* [Stored data entries]:
Segment Open

**src/bank_pkg.sv**
```systemverilog
// Shared widths, vector types, RAM structs and FSM encodings; imported by every ledger module
package bank_pkg;

	// 2**ACCT_W accounts in the balance RAM
	localparam int ACCT_W    = 4;
	localparam int KEY_W     = 8;
	localparam int AMOUNT_W  = 8;
	localparam int BALANCE_W = 16;

	typedef logic [KEY_W-1:0]     key_t;
	typedef logic [AMOUNT_W-1:0]  amount_t;
	typedef logic [BALANCE_W-1:0] balance_t;
	typedef logic [ACCT_W-1:0]    acct_t;

	// One RAM access as seen by the arbiter
	typedef struct packed {
		logic     we;
		acct_t    addr;
		balance_t wdata;
	} mem_req_t;

	typedef struct packed {
		logic     approved;
		acct_t    acct;
		balance_t balance;
	} result_t;

	typedef enum logic [2:0] {
		idle,
		load_key,
		load_amount,
		ready,
		busy
	} main_state_t;

	typedef enum logic [2:0] {
		step_idle,
		step_hash,
		step_read,
		step_check,
		step_store
	} step_t;

endpackage

```
**src/ram_unit.sv**
```systemverilog
// Single-port balance RAM with synchronous write and registered read, driven by the arbiter
`timescale 1ns/10ps

module ram_unit #(
	parameter int ACCT_W = bank_pkg::ACCT_W
) (
	input  logic               clock,
	input  bank_pkg::mem_req_t mem,
	input  logic               en,
	output bank_pkg::balance_t rdata
);
	import bank_pkg::*;

	balance_t words [2**ACCT_W];

	// Read returns the old word on a write cycle
	always_ff @(posedge clock)
	begin
		if (en)
		begin
			if (mem.we)
				words[mem.addr[ACCT_W-1:0]] <= mem.wdata;
			rdata <= words[mem.addr[ACCT_W-1:0]];
		end
	end

endmodule

```
**src/ram_arbiter.sv**
```systemverilog
// Fixed-priority RAM arbiter; reader first, writer second, host last, with read data routed back
`timescale 1ns/10ps

module ram_arbiter #(
	parameter int ACCT_W = bank_pkg::ACCT_W
) (
	input  logic               clock,
	input  logic               rst_n,
	input  logic               rd_req,
	input  logic               wr_req,
	input  logic               host_req,
	input  bank_pkg::mem_req_t rd_mem,
	input  bank_pkg::mem_req_t wr_mem,
	input  bank_pkg::mem_req_t host_mem,
	output logic               rd_gnt,
	output logic               wr_gnt,
	output logic               host_gnt,
	output logic               rd_rvalid,
	output logic               host_rvalid,
	output bank_pkg::balance_t rdata
);
	import bank_pkg::*;

	mem_req_t ram_mem;
	logic     ram_en;

	assign rd_gnt = rd_req;
	assign wr_gnt = wr_req && !rd_req;
	assign host_gnt = host_req && !rd_req && !wr_req;
	assign ram_en = rd_req || wr_req || host_req;

	always_comb
	begin
		if (rd_gnt)
			ram_mem = rd_mem;
		else if (wr_gnt)
			ram_mem = wr_mem;
		else
			ram_mem = host_mem;
	end

	// RAM output is registered, so the matching rvalid follows one cycle later
	always_ff @(posedge clock)
	begin
		if (!rst_n)
		begin
			rd_rvalid <= 1'b0;
			host_rvalid <= 1'b0;
		end
		else
		begin
			rd_rvalid <= rd_gnt && !rd_mem.we;
			host_rvalid <= host_gnt && !host_mem.we;
		end
	end

	ram_unit #(
		.ACCT_W (ACCT_W)
	) u_ram_unit (
		.clock (clock),
		.mem   (ram_mem),
		.en    (ram_en),
		.rdata (rdata)
	);

	// A waiting host request keeps its payload until granted
	assert property (@(posedge clock) disable iff (!rst_n)
		host_req && !host_gnt |=> host_req && $stable(host_mem));

endmodule

```
**src/main_control.sv**
```systemverilog
// User-side controller; latches key and amount from the switches and launches one transaction
`timescale 1ns/10ps

module main_control (
	input  logic              clock,
	input  logic              rst_n,
	input  logic              load,
	input  logic              start,
	input  bank_pkg::key_t    sw,
	input  logic              finished,
	output logic              start_transaction,
	output bank_pkg::key_t    key,
	output bank_pkg::amount_t amount
);
	import bank_pkg::*;

	main_state_t state;

	always_ff @(posedge clock)
	begin
		if (!rst_n)
		begin
			state <= idle;
			start_transaction <= 1'b0;
		end
		else
		begin
			start_transaction <= 1'b0;
			case (state)
				// A load seen in idle already counts as the key
				idle:
				begin
					if (load)
						state <= load_amount;
					else
						state <= load_key;
				end
				load_key:
				begin
					if (load)
						state <= load_amount;
				end
				load_amount:
				begin
					if (load)
						state <= ready;
				end
				ready:
				begin
					if (start)
					begin
						state <= busy;
						start_transaction <= 1'b1;
					end
				end
				// Loads and starts are dropped until the sequencer finishes
				busy:
				begin
					if (finished)
						state <= idle;
				end
				default: state <= idle;
			endcase
		end
	end

	// Switch capture follows the load that the FSM accepts
	always_ff @(posedge clock)
	begin
		if (load && (state == idle || state == load_key))
			key <= sw;
		if (load && state == load_amount)
			amount <= amount_t'(sw);
	end

	// Sequencer only finishes a transaction that was launched from here
	assert property (@(posedge clock) disable iff (!rst_n)
		finished |-> state == busy);

endmodule

```
**src/transaction_control.sv**
```systemverilog
// Step sequencer; walks hash, read, check and store, then pulses finished to the user controller
`timescale 1ns/10ps

module transaction_control (
	input  logic            clock,
	input  logic            rst_n,
	input  logic            start_transaction,
	input  logic            dp_done,
	input  logic            rd_done,
	input  logic            wr_done,
	output bank_pkg::step_t step,
	output logic            finished
);
	import bank_pkg::*;

	logic done_step;

	// Owner of the current step reports its completion
	always_comb
	begin
		case (step)
			step_hash:  done_step = dp_done;
			step_read:  done_step = rd_done;
			step_check: done_step = dp_done;
			step_store: done_step = wr_done;
			default:    done_step = 1'b0;
		endcase
	end

	always_ff @(posedge clock)
	begin
		if (!rst_n)
		begin
			step <= step_idle;
			finished <= 1'b0;
		end
		else
		begin
			finished <= 1'b0;
			case (step)
				step_idle:
				begin
					if (start_transaction)
						step <= step_hash;
				end
				step_hash:
				begin
					if (done_step)
						step <= step_read;
				end
				step_read:
				begin
					if (done_step)
						step <= step_check;
				end
				step_check:
				begin
					if (done_step)
						step <= step_store;
				end
				step_store:
				begin
					if (done_step)
					begin
						step <= step_idle;
						finished <= 1'b1;
					end
				end
				default: step <= step_idle;
			endcase
		end
	end

	// No new launch may land on the finish cycle
	assert property (@(posedge clock) disable iff (!rst_n)
		finished |=> step == step_idle);

endmodule

```
**src/datapath.sv**
```systemverilog
// Ledger datapath; hashes the key to an account and decides approval and the new balance
`timescale 1ns/10ps

module datapath #(
	parameter int ACCT_W = bank_pkg::ACCT_W
) (
	input  logic               clock,
	input  logic               rst_n,
	input  bank_pkg::step_t    step,
	input  bank_pkg::key_t     key,
	input  bank_pkg::amount_t  amount,
	input  bank_pkg::balance_t balance_in,
	output bank_pkg::acct_t    acct,
	output bank_pkg::balance_t new_balance,
	output bank_pkg::result_t  result,
	output logic               done_step,
	output logic               done
);
	import bank_pkg::*;

	localparam int unsigned N_ACCT = 1 << ACCT_W;

	logic [3:0] nibble_x;
	logic       approved;
	balance_t   amount_ext;
	balance_t   next_balance;

	// Toy hash, XOR of the key nibbles folded into the account space
	assign nibble_x = key[7:4] ^ key[3:0];

	assign amount_ext = balance_t'(amount);
	assign approved = amount_ext <= balance_in;
	assign next_balance = approved ? balance_in - amount_ext : balance_in;

	// Writer stores whatever the check step decided
	assign new_balance = result.balance;

	always_ff @(posedge clock)
	begin
		if (step == step_hash && !done_step)
			acct <= acct_t'(nibble_x % N_ACCT);
	end

	always_ff @(posedge clock)
	begin
		if (!rst_n)
		begin
			done_step <= 1'b0;
			done <= 1'b0;
			result <= '0;
		end
		else
		begin
			// One-cycle work per step, pulse once then wait for the next step
			done_step <= (step == step_hash || step == step_check) && !done_step;
			done <= step == step_check && !done_step;
			if (step == step_check && !done_step)
				result <= '{approved: approved, acct: acct, balance: next_balance};
		end
	end

endmodule

```
**src/access_values.sv**
```systemverilog
// Reader peer; requests the account balance from the arbiter and holds the returned word
`timescale 1ns/10ps

module access_values #(
	parameter int ACCT_W = bank_pkg::ACCT_W
) (
	input  logic                clock,
	input  logic                rst_n,
	input  bank_pkg::step_t     step,
	input  bank_pkg::acct_t     acct,
	output logic                req,
	output bank_pkg::mem_req_t  mem,
	input  logic                gnt,
	input  logic                rvalid,
	input  bank_pkg::balance_t  rdata,
	output bank_pkg::balance_t  balance,
	output logic                rd_done
);
	import bank_pkg::*;

	logic issued;

	// Read data is captured on the same edge that ends the step
	assign rd_done = rvalid;

	always_ff @(posedge clock)
	begin
		if (!rst_n)
		begin
			req <= 1'b0;
			issued <= 1'b0;
		end
		else
		begin
			if (step != step_read)
				issued <= 1'b0;
			else if (!issued)
			begin
				req <= 1'b1;
				issued <= 1'b1;
			end
			if (gnt)
				req <= 1'b0;
		end
	end

	always_ff @(posedge clock)
	begin
		if (step == step_read && !issued)
			mem <= '{we: 1'b0, addr: acct_t'(acct[ACCT_W-1:0]), wdata: '0};
		if (rvalid)
			balance <= rdata;
	end

endmodule

```
**src/store_values.sv**
```systemverilog
// Writer peer; requests a balance write from the arbiter and reports the grant as step done
`timescale 1ns/10ps

module store_values #(
	parameter int ACCT_W = bank_pkg::ACCT_W
) (
	input  logic               clock,
	input  logic               rst_n,
	input  bank_pkg::step_t    step,
	input  bank_pkg::acct_t    acct,
	input  bank_pkg::balance_t new_balance,
	output logic               req,
	output bank_pkg::mem_req_t mem,
	input  logic               gnt,
	output logic               wr_done
);
	import bank_pkg::*;

	logic issued;

	// Write lands in the RAM on the grant edge
	assign wr_done = gnt;

	always_ff @(posedge clock)
	begin
		if (!rst_n)
		begin
			req <= 1'b0;
			issued <= 1'b0;
		end
		else
		begin
			if (step != step_store)
				issued <= 1'b0;
			else if (!issued)
			begin
				req <= 1'b1;
				issued <= 1'b1;
			end
			if (gnt)
				req <= 1'b0;
		end
	end

	always_ff @(posedge clock)
	begin
		if (step == step_store && !issued)
			mem <= '{we: 1'b1, addr: acct_t'(acct[ACCT_W-1:0]), wdata: new_balance};
	end

	// A waiting write keeps its request and payload until granted
	assert property (@(posedge clock) disable iff (!rst_n)
		req && !gnt |=> req && $stable(mem));

endmodule

```
**src/main.sv**
```systemverilog
// Ledger top level; ties controllers, datapath, RAM peers and arbiter together for the testbench
`timescale 1ns/10ps

module main #(
	parameter int ACCT_W = bank_pkg::ACCT_W
) (
	input  logic               clock,
	input  logic               rst_n,
	input  logic               load,
	input  logic               start,
	input  bank_pkg::key_t     sw,
	input  logic               host_req,
	input  bank_pkg::mem_req_t host_mem,
	output logic               host_gnt,
	output bank_pkg::balance_t host_rdata,
	output logic               host_rvalid,
	output bank_pkg::result_t  result,
	output logic               done
);
	import bank_pkg::*;

	// Controller handshake
	logic     start_transaction;
	logic     finished;
	step_t    step;
	logic     dp_done;
	logic     rd_done;
	logic     wr_done;

	// Transaction operands
	key_t     key;
	amount_t  amount;
	acct_t    acct;
	balance_t balance;
	balance_t new_balance;

	// Peer side of the arbiter
	logic     rd_req;
	logic     wr_req;
	logic     rd_gnt;
	logic     wr_gnt;
	logic     rd_rvalid;
	mem_req_t rd_mem;
	mem_req_t wr_mem;

	main_control u_main_control (
		.clock             (clock),
		.rst_n             (rst_n),
		.load              (load),
		.start             (start),
		.sw                (sw),
		.finished          (finished),
		.start_transaction (start_transaction),
		.key               (key),
		.amount            (amount)
	);

	transaction_control u_transaction_control (
		.clock             (clock),
		.rst_n             (rst_n),
		.start_transaction (start_transaction),
		.dp_done           (dp_done),
		.rd_done           (rd_done),
		.wr_done           (wr_done),
		.step              (step),
		.finished          (finished)
	);

	datapath #(
		.ACCT_W (ACCT_W)
	) u_datapath (
		.clock       (clock),
		.rst_n       (rst_n),
		.step        (step),
		.key         (key),
		.amount      (amount),
		.balance_in  (balance),
		.acct        (acct),
		.new_balance (new_balance),
		.result      (result),
		.done_step   (dp_done),
		.done        (done)
	);

	access_values #(
		.ACCT_W (ACCT_W)
	) u_access_values (
		.clock   (clock),
		.rst_n   (rst_n),
		.step    (step),
		.acct    (acct),
		.req     (rd_req),
		.mem     (rd_mem),
		.gnt     (rd_gnt),
		.rvalid  (rd_rvalid),
		.rdata   (host_rdata),
		.balance (balance),
		.rd_done (rd_done)
	);

	store_values #(
		.ACCT_W (ACCT_W)
	) u_store_values (
		.clock       (clock),
		.rst_n       (rst_n),
		.step        (step),
		.acct        (acct),
		.new_balance (new_balance),
		.req         (wr_req),
		.mem         (wr_mem),
		.gnt         (wr_gnt),
		.wr_done     (wr_done)
	);

	// Read data bus is shared, rvalid tells each requester when it is theirs
	ram_arbiter #(
		.ACCT_W (ACCT_W)
	) u_ram_arbiter (
		.clock       (clock),
		.rst_n       (rst_n),
		.rd_req      (rd_req),
		.wr_req      (wr_req),
		.host_req    (host_req),
		.rd_mem      (rd_mem),
		.wr_mem      (wr_mem),
		.host_mem    (host_mem),
		.rd_gnt      (rd_gnt),
		.wr_gnt      (wr_gnt),
		.host_gnt    (host_gnt),
		.rd_rvalid   (rd_rvalid),
		.host_rvalid (host_rvalid),
		.rdata       (host_rdata)
	);

endmodule

```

Segment Closed

* [What is being asked]:
Going through the data above, return each line with the word "default".

* [Solution to this task]:
				default: state <= idle;
			default:    done_step = 1'b0;
				default: step <= step_idle;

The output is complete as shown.